Segment Start: Provided data

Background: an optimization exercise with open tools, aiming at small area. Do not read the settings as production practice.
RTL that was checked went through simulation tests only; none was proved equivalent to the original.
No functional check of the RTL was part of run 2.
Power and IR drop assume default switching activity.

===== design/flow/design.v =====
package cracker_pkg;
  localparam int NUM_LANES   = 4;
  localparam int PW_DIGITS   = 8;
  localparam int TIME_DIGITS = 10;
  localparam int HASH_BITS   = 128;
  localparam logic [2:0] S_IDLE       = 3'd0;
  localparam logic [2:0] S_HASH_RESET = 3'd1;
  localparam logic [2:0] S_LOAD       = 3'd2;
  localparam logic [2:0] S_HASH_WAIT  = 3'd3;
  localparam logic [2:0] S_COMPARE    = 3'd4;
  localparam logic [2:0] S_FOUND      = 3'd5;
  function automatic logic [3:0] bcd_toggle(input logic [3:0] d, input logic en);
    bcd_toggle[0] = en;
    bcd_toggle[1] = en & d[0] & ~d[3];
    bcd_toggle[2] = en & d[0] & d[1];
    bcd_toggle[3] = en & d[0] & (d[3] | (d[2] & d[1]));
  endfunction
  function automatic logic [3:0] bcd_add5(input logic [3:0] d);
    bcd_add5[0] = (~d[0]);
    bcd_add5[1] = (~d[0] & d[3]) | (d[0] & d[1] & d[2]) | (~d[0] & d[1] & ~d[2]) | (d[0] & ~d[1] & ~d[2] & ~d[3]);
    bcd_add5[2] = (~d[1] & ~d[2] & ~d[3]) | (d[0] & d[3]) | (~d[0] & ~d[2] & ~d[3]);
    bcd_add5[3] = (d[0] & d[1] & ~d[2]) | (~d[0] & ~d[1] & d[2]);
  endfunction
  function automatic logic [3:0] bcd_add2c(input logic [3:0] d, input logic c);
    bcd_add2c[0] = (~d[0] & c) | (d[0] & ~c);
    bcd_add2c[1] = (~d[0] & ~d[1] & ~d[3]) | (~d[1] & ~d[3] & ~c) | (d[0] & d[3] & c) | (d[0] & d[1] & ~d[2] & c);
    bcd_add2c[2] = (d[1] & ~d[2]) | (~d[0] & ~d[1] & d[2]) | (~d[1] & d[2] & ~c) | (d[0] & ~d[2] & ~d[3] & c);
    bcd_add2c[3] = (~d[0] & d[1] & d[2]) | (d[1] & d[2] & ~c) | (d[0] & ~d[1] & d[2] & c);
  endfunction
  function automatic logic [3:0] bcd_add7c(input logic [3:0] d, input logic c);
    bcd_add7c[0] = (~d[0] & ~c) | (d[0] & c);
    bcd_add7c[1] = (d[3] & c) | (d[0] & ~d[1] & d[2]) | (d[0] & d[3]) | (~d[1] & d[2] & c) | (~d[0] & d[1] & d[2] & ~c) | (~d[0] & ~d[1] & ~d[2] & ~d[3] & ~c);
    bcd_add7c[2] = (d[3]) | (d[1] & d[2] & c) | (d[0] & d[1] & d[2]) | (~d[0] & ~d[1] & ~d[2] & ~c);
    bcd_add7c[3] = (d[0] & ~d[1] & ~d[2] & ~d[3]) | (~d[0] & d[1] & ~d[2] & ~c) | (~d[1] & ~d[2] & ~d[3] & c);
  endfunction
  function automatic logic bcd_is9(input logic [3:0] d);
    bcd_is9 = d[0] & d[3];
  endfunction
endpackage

Segment End: Provided data
Segment Start: Provided data

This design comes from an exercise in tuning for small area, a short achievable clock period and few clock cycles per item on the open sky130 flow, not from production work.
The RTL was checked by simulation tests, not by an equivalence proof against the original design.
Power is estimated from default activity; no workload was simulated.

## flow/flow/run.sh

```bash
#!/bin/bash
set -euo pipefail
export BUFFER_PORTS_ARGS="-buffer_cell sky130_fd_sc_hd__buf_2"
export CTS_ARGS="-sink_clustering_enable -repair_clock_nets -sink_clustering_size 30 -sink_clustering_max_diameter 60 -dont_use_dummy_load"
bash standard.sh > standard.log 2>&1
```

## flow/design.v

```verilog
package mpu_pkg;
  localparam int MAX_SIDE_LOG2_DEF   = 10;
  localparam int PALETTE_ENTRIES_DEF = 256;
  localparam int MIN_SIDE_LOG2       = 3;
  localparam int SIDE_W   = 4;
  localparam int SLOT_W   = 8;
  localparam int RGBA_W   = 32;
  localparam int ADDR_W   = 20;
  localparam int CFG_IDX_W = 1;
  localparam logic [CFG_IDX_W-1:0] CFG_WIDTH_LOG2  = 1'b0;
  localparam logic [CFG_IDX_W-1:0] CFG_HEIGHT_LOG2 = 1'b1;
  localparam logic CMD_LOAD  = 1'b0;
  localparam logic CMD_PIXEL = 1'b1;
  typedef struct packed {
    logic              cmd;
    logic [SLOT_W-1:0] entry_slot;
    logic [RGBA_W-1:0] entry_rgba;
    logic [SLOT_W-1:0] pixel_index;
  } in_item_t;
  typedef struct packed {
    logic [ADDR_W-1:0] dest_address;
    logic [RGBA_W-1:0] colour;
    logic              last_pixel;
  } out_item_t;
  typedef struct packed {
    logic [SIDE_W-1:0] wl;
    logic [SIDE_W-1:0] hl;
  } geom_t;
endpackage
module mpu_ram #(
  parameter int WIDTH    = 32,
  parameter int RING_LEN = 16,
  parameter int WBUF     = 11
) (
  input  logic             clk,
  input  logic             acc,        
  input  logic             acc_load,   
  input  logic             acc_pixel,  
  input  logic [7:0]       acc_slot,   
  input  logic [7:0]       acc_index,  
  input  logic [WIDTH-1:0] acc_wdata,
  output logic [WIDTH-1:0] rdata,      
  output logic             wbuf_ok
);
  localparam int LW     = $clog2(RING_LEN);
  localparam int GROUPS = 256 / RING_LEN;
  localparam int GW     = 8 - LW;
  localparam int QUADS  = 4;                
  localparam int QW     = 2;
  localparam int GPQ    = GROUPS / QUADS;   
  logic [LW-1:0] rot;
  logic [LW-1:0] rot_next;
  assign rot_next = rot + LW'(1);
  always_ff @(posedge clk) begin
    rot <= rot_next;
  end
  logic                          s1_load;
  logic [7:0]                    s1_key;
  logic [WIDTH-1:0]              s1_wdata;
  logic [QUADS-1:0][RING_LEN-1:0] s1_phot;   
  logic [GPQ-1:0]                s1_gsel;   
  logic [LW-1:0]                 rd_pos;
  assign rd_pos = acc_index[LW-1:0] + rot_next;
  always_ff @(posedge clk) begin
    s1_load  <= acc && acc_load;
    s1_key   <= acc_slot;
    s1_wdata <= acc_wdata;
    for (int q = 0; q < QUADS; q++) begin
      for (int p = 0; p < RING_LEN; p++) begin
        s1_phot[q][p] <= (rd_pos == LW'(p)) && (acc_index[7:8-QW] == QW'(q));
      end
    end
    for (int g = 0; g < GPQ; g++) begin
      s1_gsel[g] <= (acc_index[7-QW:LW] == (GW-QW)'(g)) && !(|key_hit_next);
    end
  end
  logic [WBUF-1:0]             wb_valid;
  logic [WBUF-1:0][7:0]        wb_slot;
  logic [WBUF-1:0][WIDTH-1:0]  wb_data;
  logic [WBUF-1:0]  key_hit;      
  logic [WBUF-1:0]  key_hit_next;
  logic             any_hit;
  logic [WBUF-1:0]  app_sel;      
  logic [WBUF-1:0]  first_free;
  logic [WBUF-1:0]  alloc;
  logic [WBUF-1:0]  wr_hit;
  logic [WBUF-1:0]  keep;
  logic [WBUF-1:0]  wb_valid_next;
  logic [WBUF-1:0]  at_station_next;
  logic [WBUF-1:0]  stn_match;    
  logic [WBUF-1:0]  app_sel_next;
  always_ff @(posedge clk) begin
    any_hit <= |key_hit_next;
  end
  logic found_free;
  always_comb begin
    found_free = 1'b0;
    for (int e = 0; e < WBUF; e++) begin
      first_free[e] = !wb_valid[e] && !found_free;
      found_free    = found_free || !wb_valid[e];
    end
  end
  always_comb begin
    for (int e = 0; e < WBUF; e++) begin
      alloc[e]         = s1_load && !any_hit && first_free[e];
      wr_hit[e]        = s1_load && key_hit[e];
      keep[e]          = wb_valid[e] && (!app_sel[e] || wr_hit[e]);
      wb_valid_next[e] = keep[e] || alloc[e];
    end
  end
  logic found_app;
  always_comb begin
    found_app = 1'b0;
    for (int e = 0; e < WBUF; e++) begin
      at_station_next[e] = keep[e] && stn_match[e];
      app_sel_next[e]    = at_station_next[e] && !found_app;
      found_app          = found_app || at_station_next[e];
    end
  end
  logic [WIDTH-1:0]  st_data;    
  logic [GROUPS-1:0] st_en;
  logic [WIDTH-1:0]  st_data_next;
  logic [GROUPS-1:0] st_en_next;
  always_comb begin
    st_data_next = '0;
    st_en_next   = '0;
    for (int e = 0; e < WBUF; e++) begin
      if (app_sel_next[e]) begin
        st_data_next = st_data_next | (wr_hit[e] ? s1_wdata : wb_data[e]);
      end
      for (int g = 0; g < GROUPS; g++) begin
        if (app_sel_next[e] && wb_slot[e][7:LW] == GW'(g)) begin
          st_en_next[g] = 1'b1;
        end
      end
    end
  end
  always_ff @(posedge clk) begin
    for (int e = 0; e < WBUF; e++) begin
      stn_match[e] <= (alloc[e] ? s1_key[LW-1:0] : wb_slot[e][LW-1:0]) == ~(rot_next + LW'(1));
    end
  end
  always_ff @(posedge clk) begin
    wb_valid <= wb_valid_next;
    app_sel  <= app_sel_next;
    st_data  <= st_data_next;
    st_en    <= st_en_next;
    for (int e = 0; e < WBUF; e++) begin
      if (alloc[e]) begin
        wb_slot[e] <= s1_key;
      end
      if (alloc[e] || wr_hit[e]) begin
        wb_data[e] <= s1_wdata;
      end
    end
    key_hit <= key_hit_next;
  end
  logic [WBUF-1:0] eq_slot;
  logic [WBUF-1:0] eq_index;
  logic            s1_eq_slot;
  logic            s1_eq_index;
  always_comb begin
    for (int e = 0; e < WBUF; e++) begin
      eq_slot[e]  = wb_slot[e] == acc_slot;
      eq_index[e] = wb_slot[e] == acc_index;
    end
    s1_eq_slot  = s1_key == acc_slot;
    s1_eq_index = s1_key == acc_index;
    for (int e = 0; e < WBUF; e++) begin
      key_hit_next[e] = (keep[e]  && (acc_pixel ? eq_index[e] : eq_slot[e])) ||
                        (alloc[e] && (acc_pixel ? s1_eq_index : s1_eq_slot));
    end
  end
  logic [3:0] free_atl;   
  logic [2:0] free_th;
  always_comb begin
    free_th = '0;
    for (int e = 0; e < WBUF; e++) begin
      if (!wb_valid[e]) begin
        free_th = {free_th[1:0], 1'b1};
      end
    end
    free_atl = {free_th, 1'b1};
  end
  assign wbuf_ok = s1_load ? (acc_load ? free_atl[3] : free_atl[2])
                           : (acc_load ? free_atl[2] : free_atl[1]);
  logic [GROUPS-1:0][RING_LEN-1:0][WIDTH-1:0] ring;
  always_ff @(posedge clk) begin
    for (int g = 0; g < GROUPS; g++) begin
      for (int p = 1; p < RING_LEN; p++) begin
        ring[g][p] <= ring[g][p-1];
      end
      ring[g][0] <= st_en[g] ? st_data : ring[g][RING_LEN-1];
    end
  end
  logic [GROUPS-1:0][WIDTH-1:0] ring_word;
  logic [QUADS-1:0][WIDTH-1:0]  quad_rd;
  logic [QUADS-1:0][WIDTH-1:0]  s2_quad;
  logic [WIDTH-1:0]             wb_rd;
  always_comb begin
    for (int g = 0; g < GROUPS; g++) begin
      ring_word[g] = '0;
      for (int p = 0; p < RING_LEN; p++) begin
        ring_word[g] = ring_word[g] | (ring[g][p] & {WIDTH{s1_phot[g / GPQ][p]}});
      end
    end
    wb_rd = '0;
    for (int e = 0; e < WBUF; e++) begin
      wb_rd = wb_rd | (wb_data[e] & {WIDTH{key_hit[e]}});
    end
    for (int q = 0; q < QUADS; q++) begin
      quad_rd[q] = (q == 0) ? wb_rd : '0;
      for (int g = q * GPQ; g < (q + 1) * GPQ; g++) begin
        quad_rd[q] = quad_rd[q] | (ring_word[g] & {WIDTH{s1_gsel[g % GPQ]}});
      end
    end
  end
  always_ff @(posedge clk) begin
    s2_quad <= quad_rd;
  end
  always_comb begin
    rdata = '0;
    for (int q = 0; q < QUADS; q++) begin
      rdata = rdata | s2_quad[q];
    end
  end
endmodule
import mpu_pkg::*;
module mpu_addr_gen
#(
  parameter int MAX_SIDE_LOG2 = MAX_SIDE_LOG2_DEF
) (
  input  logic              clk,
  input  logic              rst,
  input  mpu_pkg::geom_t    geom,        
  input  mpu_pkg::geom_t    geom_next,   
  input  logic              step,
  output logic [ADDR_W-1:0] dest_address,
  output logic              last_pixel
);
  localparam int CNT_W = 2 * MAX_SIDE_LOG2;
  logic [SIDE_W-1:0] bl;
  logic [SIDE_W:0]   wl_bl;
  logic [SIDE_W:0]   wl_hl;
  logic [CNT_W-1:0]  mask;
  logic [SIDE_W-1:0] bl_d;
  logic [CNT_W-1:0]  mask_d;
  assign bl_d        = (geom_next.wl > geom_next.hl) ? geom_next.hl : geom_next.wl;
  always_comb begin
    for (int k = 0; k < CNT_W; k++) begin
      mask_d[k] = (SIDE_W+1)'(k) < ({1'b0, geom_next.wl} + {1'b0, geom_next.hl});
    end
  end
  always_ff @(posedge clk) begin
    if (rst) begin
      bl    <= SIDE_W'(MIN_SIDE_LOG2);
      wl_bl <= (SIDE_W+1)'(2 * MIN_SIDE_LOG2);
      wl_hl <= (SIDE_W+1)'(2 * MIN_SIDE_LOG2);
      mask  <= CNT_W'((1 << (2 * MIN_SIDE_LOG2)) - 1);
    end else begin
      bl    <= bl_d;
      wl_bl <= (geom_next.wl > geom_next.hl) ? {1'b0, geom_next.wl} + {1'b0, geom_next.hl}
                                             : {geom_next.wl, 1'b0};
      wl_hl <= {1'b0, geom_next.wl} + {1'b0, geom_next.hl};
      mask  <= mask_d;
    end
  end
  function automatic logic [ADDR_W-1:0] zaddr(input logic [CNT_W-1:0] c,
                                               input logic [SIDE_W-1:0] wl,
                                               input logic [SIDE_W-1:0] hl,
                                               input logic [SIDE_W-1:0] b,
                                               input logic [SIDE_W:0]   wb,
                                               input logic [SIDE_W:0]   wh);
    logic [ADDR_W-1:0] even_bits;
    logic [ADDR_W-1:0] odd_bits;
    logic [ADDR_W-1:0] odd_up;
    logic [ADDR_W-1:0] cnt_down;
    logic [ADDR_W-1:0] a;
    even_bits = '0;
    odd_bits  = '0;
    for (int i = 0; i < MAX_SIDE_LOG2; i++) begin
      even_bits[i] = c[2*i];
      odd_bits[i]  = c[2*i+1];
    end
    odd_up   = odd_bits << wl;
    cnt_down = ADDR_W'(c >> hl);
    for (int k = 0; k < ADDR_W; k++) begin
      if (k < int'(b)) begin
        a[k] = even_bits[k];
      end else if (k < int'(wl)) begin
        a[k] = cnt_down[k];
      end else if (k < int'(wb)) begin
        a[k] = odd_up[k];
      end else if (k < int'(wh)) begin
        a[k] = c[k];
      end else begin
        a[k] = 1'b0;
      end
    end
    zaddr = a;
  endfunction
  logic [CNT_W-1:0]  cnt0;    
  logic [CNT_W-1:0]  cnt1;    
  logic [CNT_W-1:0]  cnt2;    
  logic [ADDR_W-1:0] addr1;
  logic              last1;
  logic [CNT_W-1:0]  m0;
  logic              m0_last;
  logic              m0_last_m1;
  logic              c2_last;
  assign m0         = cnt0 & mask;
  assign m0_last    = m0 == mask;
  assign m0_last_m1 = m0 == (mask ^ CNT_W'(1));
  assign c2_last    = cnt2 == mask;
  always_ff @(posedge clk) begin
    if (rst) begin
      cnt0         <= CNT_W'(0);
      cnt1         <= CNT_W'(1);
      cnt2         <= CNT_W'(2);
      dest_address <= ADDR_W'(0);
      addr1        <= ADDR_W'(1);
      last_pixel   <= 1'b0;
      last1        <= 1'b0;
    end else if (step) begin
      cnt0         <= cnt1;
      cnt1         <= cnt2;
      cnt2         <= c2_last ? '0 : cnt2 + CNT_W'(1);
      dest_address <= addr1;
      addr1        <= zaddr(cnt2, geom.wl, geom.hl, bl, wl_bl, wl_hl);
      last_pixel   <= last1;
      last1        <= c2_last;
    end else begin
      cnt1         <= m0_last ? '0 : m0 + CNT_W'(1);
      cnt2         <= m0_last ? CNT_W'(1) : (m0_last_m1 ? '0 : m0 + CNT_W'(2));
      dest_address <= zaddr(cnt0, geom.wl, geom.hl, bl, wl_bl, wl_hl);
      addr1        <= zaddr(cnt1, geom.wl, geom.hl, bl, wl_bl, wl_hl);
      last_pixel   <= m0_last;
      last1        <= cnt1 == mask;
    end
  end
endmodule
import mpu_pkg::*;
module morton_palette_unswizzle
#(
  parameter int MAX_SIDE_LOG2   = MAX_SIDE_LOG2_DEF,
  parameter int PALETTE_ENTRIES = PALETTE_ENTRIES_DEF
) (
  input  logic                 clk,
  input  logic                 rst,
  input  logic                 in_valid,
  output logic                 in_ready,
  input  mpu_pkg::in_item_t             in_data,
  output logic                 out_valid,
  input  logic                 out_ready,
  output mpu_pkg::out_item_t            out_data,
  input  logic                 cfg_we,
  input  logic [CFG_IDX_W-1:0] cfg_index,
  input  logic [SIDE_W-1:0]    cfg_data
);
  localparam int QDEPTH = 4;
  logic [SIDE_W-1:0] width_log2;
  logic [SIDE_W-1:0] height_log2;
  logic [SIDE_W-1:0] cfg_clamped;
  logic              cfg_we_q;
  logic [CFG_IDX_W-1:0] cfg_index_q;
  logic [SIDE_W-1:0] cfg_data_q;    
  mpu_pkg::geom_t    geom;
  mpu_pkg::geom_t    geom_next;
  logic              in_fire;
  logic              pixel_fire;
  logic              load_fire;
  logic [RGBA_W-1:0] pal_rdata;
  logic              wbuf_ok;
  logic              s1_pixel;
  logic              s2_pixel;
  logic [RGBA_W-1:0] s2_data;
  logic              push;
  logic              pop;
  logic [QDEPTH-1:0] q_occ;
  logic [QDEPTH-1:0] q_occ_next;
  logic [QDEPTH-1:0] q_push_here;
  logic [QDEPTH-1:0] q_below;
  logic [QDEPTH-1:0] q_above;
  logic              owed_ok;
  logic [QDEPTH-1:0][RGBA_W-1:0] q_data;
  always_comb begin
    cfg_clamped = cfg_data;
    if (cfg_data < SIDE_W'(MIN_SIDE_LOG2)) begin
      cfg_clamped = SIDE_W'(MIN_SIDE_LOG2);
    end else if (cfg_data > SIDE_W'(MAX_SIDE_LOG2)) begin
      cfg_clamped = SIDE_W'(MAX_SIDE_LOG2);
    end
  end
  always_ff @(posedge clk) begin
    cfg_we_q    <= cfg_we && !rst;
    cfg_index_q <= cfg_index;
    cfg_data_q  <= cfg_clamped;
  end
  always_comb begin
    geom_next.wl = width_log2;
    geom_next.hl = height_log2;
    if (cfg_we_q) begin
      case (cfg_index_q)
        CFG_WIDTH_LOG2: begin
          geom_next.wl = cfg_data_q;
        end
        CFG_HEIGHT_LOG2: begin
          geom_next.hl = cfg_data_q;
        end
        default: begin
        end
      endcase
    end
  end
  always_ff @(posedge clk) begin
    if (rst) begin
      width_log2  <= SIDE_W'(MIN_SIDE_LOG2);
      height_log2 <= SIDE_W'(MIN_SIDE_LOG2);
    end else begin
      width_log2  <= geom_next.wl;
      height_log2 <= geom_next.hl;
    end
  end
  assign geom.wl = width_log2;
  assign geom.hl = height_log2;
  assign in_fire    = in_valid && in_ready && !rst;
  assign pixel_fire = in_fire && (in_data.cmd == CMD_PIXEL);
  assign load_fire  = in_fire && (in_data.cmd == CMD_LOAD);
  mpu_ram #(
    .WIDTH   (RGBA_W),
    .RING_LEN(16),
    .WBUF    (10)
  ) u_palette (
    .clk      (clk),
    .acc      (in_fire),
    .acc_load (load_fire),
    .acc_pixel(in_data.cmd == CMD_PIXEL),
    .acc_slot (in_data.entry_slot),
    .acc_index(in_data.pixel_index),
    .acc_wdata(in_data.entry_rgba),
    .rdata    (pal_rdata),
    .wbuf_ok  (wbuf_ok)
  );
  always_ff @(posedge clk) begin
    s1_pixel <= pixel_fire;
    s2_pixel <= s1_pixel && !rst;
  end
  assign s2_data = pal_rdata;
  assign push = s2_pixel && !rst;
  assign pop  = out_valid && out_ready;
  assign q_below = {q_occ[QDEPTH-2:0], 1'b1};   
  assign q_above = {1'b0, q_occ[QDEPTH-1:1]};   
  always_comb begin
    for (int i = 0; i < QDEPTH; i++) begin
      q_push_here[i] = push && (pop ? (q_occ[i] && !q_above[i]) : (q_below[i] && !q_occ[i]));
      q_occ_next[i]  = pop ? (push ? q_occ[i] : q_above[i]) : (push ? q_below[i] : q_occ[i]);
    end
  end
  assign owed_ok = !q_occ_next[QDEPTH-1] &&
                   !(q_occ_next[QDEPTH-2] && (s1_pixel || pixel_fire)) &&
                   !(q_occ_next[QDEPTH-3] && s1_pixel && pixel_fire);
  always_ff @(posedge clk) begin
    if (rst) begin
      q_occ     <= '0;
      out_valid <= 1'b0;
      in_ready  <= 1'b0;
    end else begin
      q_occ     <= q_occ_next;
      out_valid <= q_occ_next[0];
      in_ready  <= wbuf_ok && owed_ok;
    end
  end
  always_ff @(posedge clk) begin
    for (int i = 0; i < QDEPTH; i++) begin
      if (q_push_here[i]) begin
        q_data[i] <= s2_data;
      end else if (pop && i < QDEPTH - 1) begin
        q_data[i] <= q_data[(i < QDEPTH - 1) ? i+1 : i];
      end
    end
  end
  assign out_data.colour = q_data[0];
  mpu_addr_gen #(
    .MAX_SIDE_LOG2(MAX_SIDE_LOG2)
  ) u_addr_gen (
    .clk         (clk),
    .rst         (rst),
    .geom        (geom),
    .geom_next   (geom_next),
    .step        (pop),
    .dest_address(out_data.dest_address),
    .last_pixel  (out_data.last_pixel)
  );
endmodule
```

Segment End: Provided data

▶ Work request
If a line of the records includes the string "checked", copy it out.

▶ Solution below
RTL that was checked went through simulation tests only; none was proved equivalent to the original.
The RTL was checked by simulation tests, not by an equivalence proof against the original design.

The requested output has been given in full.